The senior U.S. commander in Iraq acknowledged on Tuesday that the U.S.-led coalition probably had a role in an explosion in Mosul believed to have killed scores of civilians, but said IS could also be to blame.
As investigators probe the March 17 blast, Lieutenant General Stephen Townsend said increases in casualties were to be expected as the war against the insurgents entered its deadliest phase in the cramped, narrow streets of Mosul's Old City.
Local officials and eyewitnesses say as many as 240 people may have been killed in the Al Jadida district when a huge blast caused a building to collapse, burying families inside. Rescue workers are still pulling bodies out of the site.

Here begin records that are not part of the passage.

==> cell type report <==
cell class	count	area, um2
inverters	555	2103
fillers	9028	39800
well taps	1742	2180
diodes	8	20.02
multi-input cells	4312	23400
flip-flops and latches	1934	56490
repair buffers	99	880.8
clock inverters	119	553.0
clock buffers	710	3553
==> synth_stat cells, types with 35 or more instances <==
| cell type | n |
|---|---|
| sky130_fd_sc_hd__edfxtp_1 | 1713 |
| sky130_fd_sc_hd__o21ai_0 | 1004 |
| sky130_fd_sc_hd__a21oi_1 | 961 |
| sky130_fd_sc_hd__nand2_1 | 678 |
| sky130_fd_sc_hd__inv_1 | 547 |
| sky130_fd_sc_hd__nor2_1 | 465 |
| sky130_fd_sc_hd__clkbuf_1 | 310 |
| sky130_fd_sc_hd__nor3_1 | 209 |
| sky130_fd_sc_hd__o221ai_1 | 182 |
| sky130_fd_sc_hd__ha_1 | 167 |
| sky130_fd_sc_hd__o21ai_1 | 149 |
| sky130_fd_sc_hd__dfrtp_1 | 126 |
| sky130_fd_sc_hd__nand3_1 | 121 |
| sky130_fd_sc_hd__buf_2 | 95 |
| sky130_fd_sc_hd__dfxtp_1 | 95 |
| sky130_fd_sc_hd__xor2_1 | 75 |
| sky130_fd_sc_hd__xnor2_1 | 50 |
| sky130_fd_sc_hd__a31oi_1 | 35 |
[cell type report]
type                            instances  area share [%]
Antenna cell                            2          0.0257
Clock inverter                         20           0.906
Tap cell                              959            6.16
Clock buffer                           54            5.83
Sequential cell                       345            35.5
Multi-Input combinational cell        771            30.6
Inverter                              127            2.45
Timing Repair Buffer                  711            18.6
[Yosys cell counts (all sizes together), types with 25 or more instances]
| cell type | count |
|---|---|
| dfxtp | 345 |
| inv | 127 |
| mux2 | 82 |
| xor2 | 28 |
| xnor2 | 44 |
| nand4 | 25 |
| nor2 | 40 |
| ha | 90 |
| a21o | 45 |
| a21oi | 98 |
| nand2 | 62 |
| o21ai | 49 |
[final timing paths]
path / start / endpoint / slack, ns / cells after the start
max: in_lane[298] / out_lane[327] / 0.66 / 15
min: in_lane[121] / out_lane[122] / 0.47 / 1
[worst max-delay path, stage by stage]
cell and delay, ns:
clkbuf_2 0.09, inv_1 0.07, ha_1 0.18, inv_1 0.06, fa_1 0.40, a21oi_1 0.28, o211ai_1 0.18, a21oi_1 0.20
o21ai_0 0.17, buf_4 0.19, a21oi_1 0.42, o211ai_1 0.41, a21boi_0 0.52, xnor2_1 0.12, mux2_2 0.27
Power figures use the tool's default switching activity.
File: src/bpc_div.sv
// Pipelined unsigned restoring divider, one quotient bit per stage, with side data.
module bpc_div
	import bpc_pkg::*;
#(
	parameter int W      = DIV_W,
	parameter int SIDE_W = 1
) (
	input  logic              clk,
	input  logic              arst_n,
	input  logic              en,
	input  logic              in_valid,
	input  logic [W-1:0]      num,
	input  logic [W-1:0]      den,
	input  logic [SIDE_W-1:0] side_in,
	output logic              out_valid,
	output logic [W-1:0]      quot,
	output logic [SIDE_W-1:0] side_out
);

	logic [W-1:0]      rem_s  [W];
	logic [W-1:0]      num_s  [W];
	logic [W-1:0]      den_s  [W];
	logic [SIDE_W-1:0] side_s [W];
	logic              vld_s  [W];

	for (genvar k = 0; k < W; k++) begin : g_stage
		logic [W-1:0]      r_in, n_in, d_in;
		logic [SIDE_W-1:0] s_in;
		logic              v_in;
		logic [W:0]        t, diff;

		if (k == 0) begin : g_first
			assign r_in = '0;
			assign n_in = num;
			assign d_in = den;
			assign s_in = side_in;
			assign v_in = in_valid;
		end else begin : g_next
			assign r_in = rem_s[k-1];
			assign n_in = num_s[k-1];
			assign d_in = den_s[k-1];
			assign s_in = side_s[k-1];
			assign v_in = vld_s[k-1];
		end

		assign t    = {r_in, n_in[W-1]};
		assign diff = t - {1'b0, d_in};

		always_ff @(posedge clk or negedge arst_n) begin
			if (!arst_n) begin
				vld_s[k] <= 1'b0;
			end else if (en) begin
				vld_s[k] <= v_in;
			end
		end

		always_ff @(posedge clk) begin
			if (en) begin
				rem_s[k]  <= diff[W] ? t[W-1:0] : diff[W-1:0];
				num_s[k]  <= {n_in[W-2:0], ~diff[W]};
				den_s[k]  <= d_in;
				side_s[k] <= s_in;
			end
		end
	end

	assign out_valid = vld_s[W-1];
	assign quot      = num_s[W-1];
	assign side_out  = side_s[W-1];

endmodule

File: config.mk
export PLATFORM = sky130hd
export DESIGN_NAME = bpc_div
export DESIGN_NICKNAME = d
export VERILOG_FILES = /design/src/bpc_pkg.sv /design/src/bpc_div.sv
export SDC_FILE = /design/constraint.sdc
export NUM_CORES = 2
export LEC_CHECK = 0
export BUFFER_PORTS_ARGS = -buffer_cell sky130_fd_sc_hd__buf_2
export CAP_MARGIN = 25
export CORE_MARGIN = 1.5
export CORE_UTILIZATION = 48
export CTS_BUF_LIST = sky130_fd_sc_hd__clkbuf_16
export DETAILED_ROUTE_END_ITERATION = 8
export PLACE_DENSITY = 0.65
export SLEW_MARGIN = 40
export SYNTH_ARGS = -nofsm -noshare
export SYNTH_HDL_FRONTEND = slang
export SYNTH_SLANG_ARGS = --single-unit
File: constraint.sdc
create_clock -name clk -period 3.7 [get_ports clk]
set_input_delay 0.37 -clock clk [delete_from_list [all_inputs] [get_ports clk]]
set_output_delay 0.37 -clock clk [all_outputs]
set_load 0.005 [all_outputs]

What exactly happened on March 17 is still unclear and there have been conflicting accounts of how many people died.
Iraqi military command has said one line of investigation is whether IS rigged explosives that ultimately caused the blast that destroyed buildings. Iraqi military said there was no indication the building was hit directly by the strike.
Eyewitnesses have said a strike may have hit a massive truck bomb parked by the building. Others say families were either sheltering in a basement or had been forced inside.
"My initial assessment is that we probably had a role in these casualties," Townsend, the senior coalition commander in Iraq, told a Pentagon news briefing.
"What I don't know is were they (the civilians) gathered there by the enemy? We still have some assessments to do.... I would say this, that it sure looks like they were."
The incident has heightened fears for the safety of civilians - an important concern for Iraq's government as it tries to avoid alienating Mosul's population.
The United Nations rights chief said on Tuesday at least 307 civilians had been killed and 273 wounded in western Mosul since February 17, saying IS was herding residents into booby-trapped buildings as human shields and firing on those who tried to flee.